Because Aspire was led by the community member, the trust that developed was deeper than could have been possible if led by an heritage organisation. Why? Well, there was no filter when we discussed issues between the community and local authorities (not just a local problem of course), which arose during planning conversations.


Our conversations were open and honest, and very importantly, healing.


Aspire Black Suffolk was much more than an engagement exercise; it built on pre-existing community activity, forged new relationships, and empowered the community. It provided a platform which showcased Black talent and skills which had been long overlooked by local cultural institutions and authorities.


Never before had local Black organisations received arts funding of this kind, and never before had they been positioned in a way which attracted so much regional and national press attention. This was my intention to provide this opportunity, and it so happened that it helped break footfall records for Power of Stories.


Of course it was closely connected to Power of Stories, but together, the exhibition and Aspire provided an empowering opportunity for many people, which will be talked about for years to come.


Here's the evaluation for Power of Stories in Ipswich. And below are testimonies from community members regarding Aspire.


 I think having such a big high profile project drew in the community and gave Aspire Black Suffolk a voice to advocate for people. The project has given us a network and supported us. It might have taken a longer time to get there [but] the museum really helped to connect the dots. It has also given us space and a platform to share ideas and thoughts.

And the report's case study:



Download and read the PDF of the graphic below.

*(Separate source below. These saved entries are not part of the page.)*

<file path="src/rtl/hazard_fwd_unit_if.sv">
`default_nettype none
// +--------------------------------------------------------------------------+
// | hazard_fwd_unit_if : ID-stage hazard/forwarding signal bundle              |
// | Rev 1.0                                                                    |
// +--------------------------------------------------------------------------+
interface hazard_fwd_unit_if;
  logic       id_valid;
  logic [4:0] id_rs;
  logic [4:0] id_rt;
  logic       id_use_rs;
  logic       id_use_rt;
  logic       id_wr_en;
  logic [4:0] id_wr_addr;
  logic       id_is_load;
  logic       id_is_muldiv;
  logic       id_reads_hilo;
  logic       flush;
  logic       mem_wait;
  logic [1:0] fwd_rs;
  logic [1:0] fwd_rt;
  logic       stall_if;
  logic       stall_id;
  logic       bubble_ex;
  logic       md_busy;

  modport master (
    output id_valid, id_rs, id_rt, id_use_rs, id_use_rt, id_wr_en, id_wr_addr,
           id_is_load, id_is_muldiv, id_reads_hilo, flush, mem_wait,
    input  fwd_rs, fwd_rt, stall_if, stall_id, bubble_ex, md_busy
  );

  modport slave (
    input  id_valid, id_rs, id_rt, id_use_rs, id_use_rt, id_wr_en, id_wr_addr,
           id_is_load, id_is_muldiv, id_reads_hilo, flush, mem_wait,
    output fwd_rs, fwd_rt, stall_if, stall_id, bubble_ex, md_busy
  );
endinterface
`default_nettype wire

</file>
<file path="src/rtl/hazard_fwd_unit.sv">
`default_nettype none
// +--------------------------------------------------------------------------+
// | hazard_fwd_unit : ID-stage scoreboard, forward selects, load-use/md stalls |
// | Rev 1.0                                                                    |
// +--------------------------------------------------------------------------+
module hazard_fwd_unit #(
  parameter int MD_LAT = 32
) (
  input wire clk,
  input wire rst,
  hazard_fwd_unit_if.slave hz
);

  localparam logic [5:0] C_MD_LOAD = 6'(MD_LAT);

  typedef struct packed {
    logic       valid;
    logic       wr_en;
    logic [4:0] addr;
    logic       is_load;
  } slot_t;

  slot_t      ex_q, ex_d, mem_q, mem_d, wb_q, wb_d;
  logic [1:0] fwd_rs_q, fwd_rs_d, fwd_rt_q, fwd_rt_d;
  logic [5:0] md_cnt_q, md_cnt_d;

  logic ex_hit_rs, ex_hit_rt, mem_hit_rs, mem_hit_rt;
  logic load_use, md_stall, hazard, id_adv;
  logic stall_c, bubble_c;
  logic unused_wb;

  function automatic logic slot_hit(slot_t s, logic [4:0] src, logic use_src);
    return s.valid && s.wr_en && (s.addr == src) && (src != 5'd0) && use_src;
  endfunction

  // WB producers reach EX through register-file write-through, so they select 2'b00.
  function automatic logic [1:0] fwd_sel(logic ex_hit, logic mem_hit);
    if (ex_hit)       return 2'b10;
    else if (mem_hit) return 2'b01;
    else              return 2'b00;
  endfunction

  always_comb begin
    ex_hit_rs  = slot_hit(ex_q,  hz.id_rs, hz.id_use_rs);
    ex_hit_rt  = slot_hit(ex_q,  hz.id_rt, hz.id_use_rt);
    mem_hit_rs = slot_hit(mem_q, hz.id_rs, hz.id_use_rs);
    mem_hit_rt = slot_hit(mem_q, hz.id_rt, hz.id_use_rt);

    load_use = hz.id_valid && ex_q.is_load && (ex_hit_rs || ex_hit_rt);
    // Release HI/LO consumers once one cycle remains: they reach EX as the counter hits 0.
    md_stall = hz.id_valid && (md_cnt_q > 6'd1) && (hz.id_reads_hilo || hz.id_is_muldiv);
    hazard   = load_use || md_stall;
    id_adv   = hz.id_valid && !hz.flush && !hazard;

    if (hz.mem_wait) begin
      stall_c  = 1'b1;
      bubble_c = 1'b0;
    end else if (hz.flush) begin
      stall_c  = 1'b0;
      bubble_c = 1'b1;
    end else begin
      stall_c  = hazard;
      bubble_c = hazard;
    end

    ex_d     = ex_q;
    mem_d    = mem_q;
    wb_d     = wb_q;
    fwd_rs_d = fwd_rs_q;
    fwd_rt_d = fwd_rt_q;
    md_cnt_d = md_cnt_q;

    if (!hz.mem_wait) begin
      wb_d  = mem_q;
      mem_d = ex_q;
      if (id_adv) begin
        ex_d     = '{valid: 1'b1, wr_en: hz.id_wr_en, addr: hz.id_wr_addr,
                     is_load: hz.id_is_load};
        fwd_rs_d = fwd_sel(ex_hit_rs, mem_hit_rs);
        fwd_rt_d = fwd_sel(ex_hit_rt, mem_hit_rt);
      end else begin
        ex_d     = '0;
        fwd_rs_d = 2'b00;
        fwd_rt_d = 2'b00;
      end

      if (id_adv && hz.id_is_muldiv)
        md_cnt_d = C_MD_LOAD;
      else if (md_cnt_q != 6'd0)
        md_cnt_d = md_cnt_q - 6'd1;
    end
  end

  always_ff @(posedge clk) begin
    if (rst) begin
      ex_q     <= '0;
      mem_q    <= '0;
      wb_q     <= '0;
      fwd_rs_q <= 2'b00;
      fwd_rt_q <= 2'b00;
      md_cnt_q <= 6'd0;
    end else begin
      ex_q     <= ex_d;
      mem_q    <= mem_d;
      wb_q     <= wb_d;
      fwd_rs_q <= fwd_rs_d;
      fwd_rt_q <= fwd_rt_d;
      md_cnt_q <= md_cnt_d;
    end
  end

  assign unused_wb    = ^wb_q;

  assign hz.fwd_rs    = fwd_rs_q;
  assign hz.fwd_rt    = fwd_rt_q;
  assign hz.stall_if  = stall_c;
  assign hz.stall_id  = stall_c;
  assign hz.bubble_ex = bubble_c;
  assign hz.md_busy   = (md_cnt_q != 6'd0);

endmodule
`default_nettype wire

</file>
<file path="src/flat_wrapper.sv">
// flat-port wrapper written by rule: the top's interface ports become plain ports
module hazard_fwd_unit_flat 
#(
  parameter int MD_LAT = 32
)
  (clk, rst, hz_id_valid, hz_id_rs, hz_id_rt, hz_id_use_rs, hz_id_use_rt, hz_id_wr_en, hz_id_wr_addr, hz_id_is_load, hz_id_is_muldiv, hz_id_reads_hilo, hz_flush, hz_mem_wait, hz_fwd_rs, hz_fwd_rt, hz_stall_if, hz_stall_id, hz_bubble_ex, hz_md_busy);
  hazard_fwd_unit_if hz_i ();
  input wire clk;
  input wire rst;
  input wire logic [$bits(hz_i.id_valid)-1:0] hz_id_valid;
  input wire logic [$bits(hz_i.id_rs)-1:0] hz_id_rs;
  input wire logic [$bits(hz_i.id_rt)-1:0] hz_id_rt;
  input wire logic [$bits(hz_i.id_use_rs)-1:0] hz_id_use_rs;
  input wire logic [$bits(hz_i.id_use_rt)-1:0] hz_id_use_rt;
  input wire logic [$bits(hz_i.id_wr_en)-1:0] hz_id_wr_en;
  input wire logic [$bits(hz_i.id_wr_addr)-1:0] hz_id_wr_addr;
  input wire logic [$bits(hz_i.id_is_load)-1:0] hz_id_is_load;
  input wire logic [$bits(hz_i.id_is_muldiv)-1:0] hz_id_is_muldiv;
  input wire logic [$bits(hz_i.id_reads_hilo)-1:0] hz_id_reads_hilo;
  input wire logic [$bits(hz_i.flush)-1:0] hz_flush;
  input wire logic [$bits(hz_i.mem_wait)-1:0] hz_mem_wait;
  output wire logic [$bits(hz_i.fwd_rs)-1:0] hz_fwd_rs;
  output wire logic [$bits(hz_i.fwd_rt)-1:0] hz_fwd_rt;
  output wire logic [$bits(hz_i.stall_if)-1:0] hz_stall_if;
  output wire logic [$bits(hz_i.stall_id)-1:0] hz_stall_id;
  output wire logic [$bits(hz_i.bubble_ex)-1:0] hz_bubble_ex;
  output wire logic [$bits(hz_i.md_busy)-1:0] hz_md_busy;
  assign hz_i.id_valid = hz_id_valid;
  assign hz_i.id_rs = hz_id_rs;
  assign hz_i.id_rt = hz_id_rt;
  assign hz_i.id_use_rs = hz_id_use_rs;
  assign hz_i.id_use_rt = hz_id_use_rt;
  assign hz_i.id_wr_en = hz_id_wr_en;
  assign hz_i.id_wr_addr = hz_id_wr_addr;
  assign hz_i.id_is_load = hz_id_is_load;
  assign hz_i.id_is_muldiv = hz_id_is_muldiv;
  assign hz_i.id_reads_hilo = hz_id_reads_hilo;
  assign hz_i.flush = hz_flush;
  assign hz_i.mem_wait = hz_mem_wait;
  assign hz_fwd_rs = hz_i.fwd_rs;
  assign hz_fwd_rt = hz_i.fwd_rt;
  assign hz_stall_if = hz_i.stall_if;
  assign hz_stall_id = hz_i.stall_id;
  assign hz_bubble_ex = hz_i.bubble_ex;
  assign hz_md_busy = hz_i.md_busy;
  hazard_fwd_unit #(.MD_LAT(MD_LAT)) u_core (.clk(clk), .rst(rst), .hz(hz_i));
endmodule
</file>
<file path="config.mk">
export PLATFORM = sky130hd
export DESIGN_NAME = hazard_fwd_unit_flat
export DESIGN_NICKNAME = d
export VERILOG_FILES = /design/src/rtl/hazard_fwd_unit_if.sv /design/src/rtl/hazard_fwd_unit.sv /design/src/flat_wrapper.sv
export SDC_FILE = /design/constraint.sdc
export NUM_CORES = 1
export LEC_CHECK = 0
export ABC_AREA = 1
export BUFFER_PORTS_ARGS = -buffer_cell sky130_fd_sc_hd__buf_2
export CORE_MARGIN = 3
export CORE_UTILIZATION = 30
export DETAILED_ROUTE_END_ITERATION = 12
export PLACE_DENSITY = 0.56
export REMOVE_ABC_BUFFERS = 1
export SLEW_MARGIN = 20
export SYNTH_ARGS = -nofsm -noshare
export SYNTH_HDL_FRONTEND = slang
export SYNTH_SLANG_ARGS = --single-unit
</file>
<file path="constraint.sdc">
create_clock -name clk -period 1.6 [get_ports clk]
set_input_delay 0.24 -clock clk [delete_from_list [all_inputs] [get_ports clk]]
set_output_delay 0.24 -clock clk [all_outputs]
set_load 0.005 [all_outputs]
</file>
Yosys cells after proc, flatten, opt, wreduce, memory -nomap -nowiden:

Cells that the tools add are included.

* register bits: 25
* bits of input ports: 26
* output and inout port bits: 8
* logic and storage cells: 61

* $add $sub $neg: 1
* magnitude comparators: 1
* equality and inequality tests: 4
* muxes and demuxes: 13
* bitwise logic cells: 1
* reduce and logical (&&, ||, !) cells: 31

Operator list (number)
* $logic_and 1x1->1: 21
* $eq 5x5->1: 4
* $mux 6: 2
* $reduce_bool 5->1: 2
* $mux 2: 4
* $mux 8: 1
* $gt 6x1->1 const B: 1
* $mux 1: 6
* $reduce_bool 6->1: 1
* $sub 6x1->6 const B: 1
* $logic_or 1x1->1: 3
* $logic_not 1->1: 2
* $reduce_and 2->1: 1
* $reduce_bool 2->1: 1
* $not 1->1: 1

Depth between registers and ports, before layout:

* depth after elaboration: 12
* mapped depth: 14
* depth with buffers taken out: 14

Least setup slack after synthesis:

OpenSTA, ideal clock, no wires.

* path kind: register -> output
* start point: register u_core.md_cnt_q[0]
* end point: output port hz_stall_if
* arrival: 1.288 ns
* data required time: 1.360 ns
* path slack: 0.072 ns
* cell stages (with the launch flop): 9
* buffers on the path: 1
* cells stage by stage: dfxtp_1 -> inv_1 -> ha_1 -> nand2_1 -> nand3_2 -> nand2_1 -> nand2_1 -> nand2_1 -> buf_4

* longest elaborated chain between the ends: 6

Ends and longest elaborated chain
* start: declaration: RTL line hazard_fwd_unit.sv:25 `logic [5:0] md_cnt_q, md_cnt_d;`
* start signal: assignment: RTL line hazard_fwd_unit.sv:108 `md_cnt_q <= md_cnt_d;`
* $gt 6x1->1: RTL line hazard_fwd_unit.sv:51 `md_stall = hz.id_valid && (md_cnt_q > 6'd1) && (hz.id_reads_hilo || hz.id_is_muldiv);`
* $logic_and 1x1->1 (2 in series): RTL line hazard_fwd_unit.sv:51
* $logic_or 1x1->1: RTL line hazard_fwd_unit.sv:52 `hazard = load_use || md_stall;`
* $mux 1: RTL line hazard_fwd_unit.sv:58 `end else if (hz.flush) begin`
* $mux 1: RTL line hazard_fwd_unit.sv:55 `if (hz.mem_wait) begin`
* end: declaration: RTL line flat_wrapper.sv:24 `output wire logic [$bits(hz_i.stall_if)-1:0] hz_stall_if;`

No other way between the ends.

Worst setup path after layout:

* start point: register u_core.ex_q[4] in the netlist's numbering
* end point: output port hz_stall_if

* longest elaborated chain between the ends: 9
* elaborated cells on any way between the ends: 13
* those cells by class: eq/ne: 2; mux: 2; reduce/logical: 9

Ends and longest elaborated chain
* start: declaration: RTL line hazard_fwd_unit.sv:23 `slot_t ex_q, ex_d, mem_q, mem_d, wb_q, wb_d;`
* start signal: assignment: RTL line hazard_fwd_unit.sv:96 `ex_q <= '0;`
* start signal: assignment: RTL line hazard_fwd_unit.sv:103 `ex_q <= ex_d;`
* $eq 5x5->1: RTL line hazard_fwd_unit.sv:33 `return s.valid && s.wr_en && (s.addr == src) && (src != 5'd0) && use_src;`
* $logic_and 1x1->1 (3 in series): RTL line hazard_fwd_unit.sv:33
* $logic_or 1x1->1 (*): RTL line hazard_fwd_unit.sv:49 `load_use = hz.id_valid && ex_q.is_load && (ex_hit_rs || ex_hit_rt);`
* $logic_and 1x1->1 (*): RTL line hazard_fwd_unit.sv:49
* $logic_or 1x1->1 (*): RTL line hazard_fwd_unit.sv:52
* $mux 1 (*): RTL line hazard_fwd_unit.sv:58
* $mux 1 (*): RTL line hazard_fwd_unit.sv:55

Mark *: on every way between the ends. The rest lies on a longest branch, timed or not.

==> impl_metrics.csv <==
group,metric,value,unit
status,status,"complete, but fails checks",
status,failed_checks,"setup timing",
synthesis,ys_ff_latch,25,
synthesis,synthXorXnorAreaFrac,7.680,%
sta,setup_slack,-0.1202,ns
worst_setup_path,arrival,1.48,ns
detailed_routing,vias_per_cell,4.421,
sta,tightest_slew,0.3598,ns
clock_tree,hold_buffers,0,
sta,rsz0062_at_grt,"true",
placed_design,dpl.hpwl,2.922,mm
die,dieWidth,78.95,um
die,die_area,0.006233,mm^2
synthesis,synth_edf_count,0,
worst_setup_path,required,1.36,ns
global_routing,grt_pass1_wl,6.437,mm
sta,finalSetupViolCount,19,
global_routing,antenna_found_initial,0,
synthesis,seq_area_frac_synth,31.35,%
placed_design,pre_cts_ws,0.01043,ns
sta,slew_violations,0,
layout,nets,311,
synthesis,postSynth.asyncResetShare,0,%
layout,diodes,0,
worst_setup_path,crit_type,"flop to output pin",
flow_run,cap_viol_max_count,0,
worst_setup_path,cp_cell_sequence,"inv_2 -> nand2_1 -> nand2_1 -> inv_2 -> nand2_2 -> nor2_2 -> nand2_2 -> nand2_2 -> nand2_4 -> nand2_4 -> nand2_2 -> nand2_2 -> buf_2",
global_routing,grtUsageTotal,12.73,%
detailed_routing,firstDrtPassIters,4,
synthesis,synthesis.instances,231,
clock_tree,cts-root-buf,"clkbuf_8",
placed_design,routabilityCongestion,0.8466,
placed_design,portBuffers,33,
synthesis,yosys_warnings,0,
sta,final.period_utilization,107.5,%
detailed_routing,vias,1543,
clock_tree,cts_buffer_depth,2,
worst_setup_path,critPathMostFrequentCell,"nand2_2",
power_and_ir_drop,vdd_ir_drop_max,0.6339,mV
synthesis,syn_area,0.001597,mm^2
worst_hold_path,hp-class,"input pin to flop",
clock_tree,htreeDepth,1,
layout,drive_gt1_share,39.36,%
worst_setup_path,cp_slowest_stage_delay,0.38,ns
worst_setup_path,critPathTopFamily,"simple AND/OR/NAND/NOR gates",
sta,finalHoldViolCount,0,
clock_tree,cts_inserted_buffers,3,
power_and_ir_drop,power_density,936.0,mW/mm^2
layout,finish.utilization,42.43,%
sta,fin_crit,1.720,ns
global_routing,grt_overflow,0,
synthesis,synth_area_per_cell,6.911,um^2
power_and_ir_drop,leakagePower,1.004,nW
layout,final_cells,349,
worst_setup_path,cp-end-kind,"output pin",
synthesis,synth_top_family_by_area,"simple AND/OR/NAND/NOR gates",
placed_design,dp_cells,336,
worst_setup_path,critPathSlowestCell,"dfxtp_4",
clock_tree,cts_tree,"built",
worst_setup_path,startpoint_type,"flop",
detailed_routing,ant_nets,0,
synthesis,synthDistinctLibCells,32,
global_routing,grt_pass1_vias,1503,
synthesis,yosys.area_share.simple,34.56,%
global_routing,grt_max_degree,22,
power_and_ir_drop,p_total,1.963,mW
synthesis,synth-compound-area-share,13.64,%
clock_tree,clk_pin_slew,0.09,ns
detailed_routing,drc,0,
die,io_pins,34,
sta,hold_ws,0.1985,ns
worst_setup_path,cp_max_fo,4,
die,coreArea,0.004942,mm^2
layout,area_growth_syn_to_layout,31.35,%
sta,final.setup.tns,-1.245,ns
die,fp-row-count,25,
sta,finClkSkew,0.002465,ns
detailed_routing,wl_per_cell,11.00,um
synthesis,synth_flop_cell,"dfxtp_1",
die,initial_core_util,32.30,%
detailed_routing,wl,3.840,mm
clock_tree,clkSinkCount,25,
layout,final_cell_area,0.002097,mm^2
sta,max_freq,581.3,MHz
worst_setup_path,path_buf_inv,3,
synthesis,synth_fa_ha_area_share,1.567,%
placed_design,placed_cell_area,0.001883,mm^2
synthesis,synth_mux_area_share,0,%
clock_tree,clk_latency,0.27,ns
die,die_h,78.95,um
sta,max_slew_margin,75.99,%
detailed_routing,drt_iter0_markers,52,
## cells in the final DEF (no fill, tap or decap)
cell       n
clkbuf_8   3
buf_2     33
nand3_1    5
nor3_1     4
ha_2       1
dfxtp_1   17
dfxtp_4    3
a21oi_1   11
a22oi_2    7
nand4_1    3
xnor2_2    1
o21ai_0    9
nand2_1   44
o21ai_2    1
nand3_2    4
nor3_2     1
inv_6      1
buf_4     18
nand3b_1   1
xor2_1     9
o211ai_1   1
inv_2      6
clkinv_2   1
buf_6      3
nor4_1     1
or2_1      1
a21boi_1   1
dfxtp_2    5
nand2_4    3
nor2_1    33
nand4_4    2
inv_1     26
a21oi_2    2
ha_1       1
nor2_2     9
nand2_2    7
xnor2_1    4
## Yosys cell counts, drive strengths merged, types with 2 or more instances
cell     n  area share [%]
buf      4             2.0
dfxtp   25              31
nor2    42              10
o21ai   10             3.1
inv     32             7.7
nor3     5             1.9
clkbuf   3             1.3
a22oi    7             5.5
a21oi   13             4.1
nand3    9             3.1
ha       2             1.6
xnor2    5             2.7
xor2     9             4.9
nand2   54              14
nand4    5             3.8
## metal layers
metal	track usage, %	vias up	share of wire (%)
li1	-	833	-
met1	15.88	680	46
met2	22.92	26	49
met3	1.587	4	3.9
met4	3.608	0	1.0
met5	0	-	0
## state kept, by name (all words and copies together) (netlist names)
name / flops
u_core.ex_q: 8
u_core.mem_q: 7
u_core.hz.fwd_rs: 2
u_core.hz.fwd_rt: 2
u_core.md_cnt_q: 6
## cells by family after synthesis
kind of cell	count (synthesis)
buf+inv	40
simple gates	118
compound gates	32
flops	25
xor+xnor	14
fa+ha+maj	2
## where the power goes
group,switching (mW),internal [mW],total (mW)
logic,0.472,0.356,0.828
registers,0.0619,0.689,0.750
clock network,0.210,0.174,0.384
total,0.744,1.22,1.96
## worst reg2reg max path: cells and delay by family, from the launching register on
kind | cells | cell delay, ns
buf+inv | 4 | 0.34
compound gates | 1 | 0.14
flops | 1 | 0.38
simple gates | 10 | 0.76
## final timing paths
| check | start | to | slack, ns | cells after the start |
|---|---|---|---|---|
| max reg2reg | u_core.ex_q[4]$_SDFFE_PP0N_ | u_core.md_cnt_q[2]$_SDFFE_PP0P_ | -0.09 | 15 |
| min | hz_id_is_load | u_core.ex_q[0]$_SDFFE_PP0N_ | 0.20 | 3 |
| min reg2reg | u_core.ex_q[7]$_SDFFE_PP0N_ | u_core.ex_q[7]$_SDFFE_PP0N_ | 0.48 | 2 |
| max | u_core.ex_q[4]$_SDFFE_PP0N_ | hz_stall_if | -0.12 | 13 |
## final cells by class
type	count	area (um^2)
clock buffers	3	41.29
well taps	67	83.83
fillers	548	2845
flip-flops and latches	25	518.0
repair buffers	54	334.1
multi-input cells	166	985.9
inverters	33	128.9
clock inverters	1	5.005
## repair_timing
action,4_1_cts,5_1_grt
pin swaps,13,13
endpoints found under the setup margin,3,21
resized for setup,18,24
setup buffers,7,3
Power figures use the tool's default switching activity.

Case Study from Power of Stories Report
.
Download • 1.71MB




After delivering the Power of Stories tour in Suffolk, through Aspire Black Suffolk CIC (with thanks to the support from Arts Council England, Suffolk County Council, the Association for Suffolk Museums, Moyse's Hall Museum, the Food Museum, and Britten Pears Arts), I stepped down as a director of the organisation.


Aspire still exists as an organisation, and I focus on my own work in consulting clients in inclusive engagement, outreach, storytelling and communications. It's a new area of work, which is very much needed. Leaving Aspire was a difficult and sad decision, as it had been my baby. Nonetheless, I had personal responsibilities to focus on, and cultural project funding don't always provide a sustainable income. Th funding landscape has bever been so competitive.


Although it's important to acknowledge past generosity of Suffolk County Council and other funders who backed other Aspire projects, including a Black history education book created in partnership with local museums.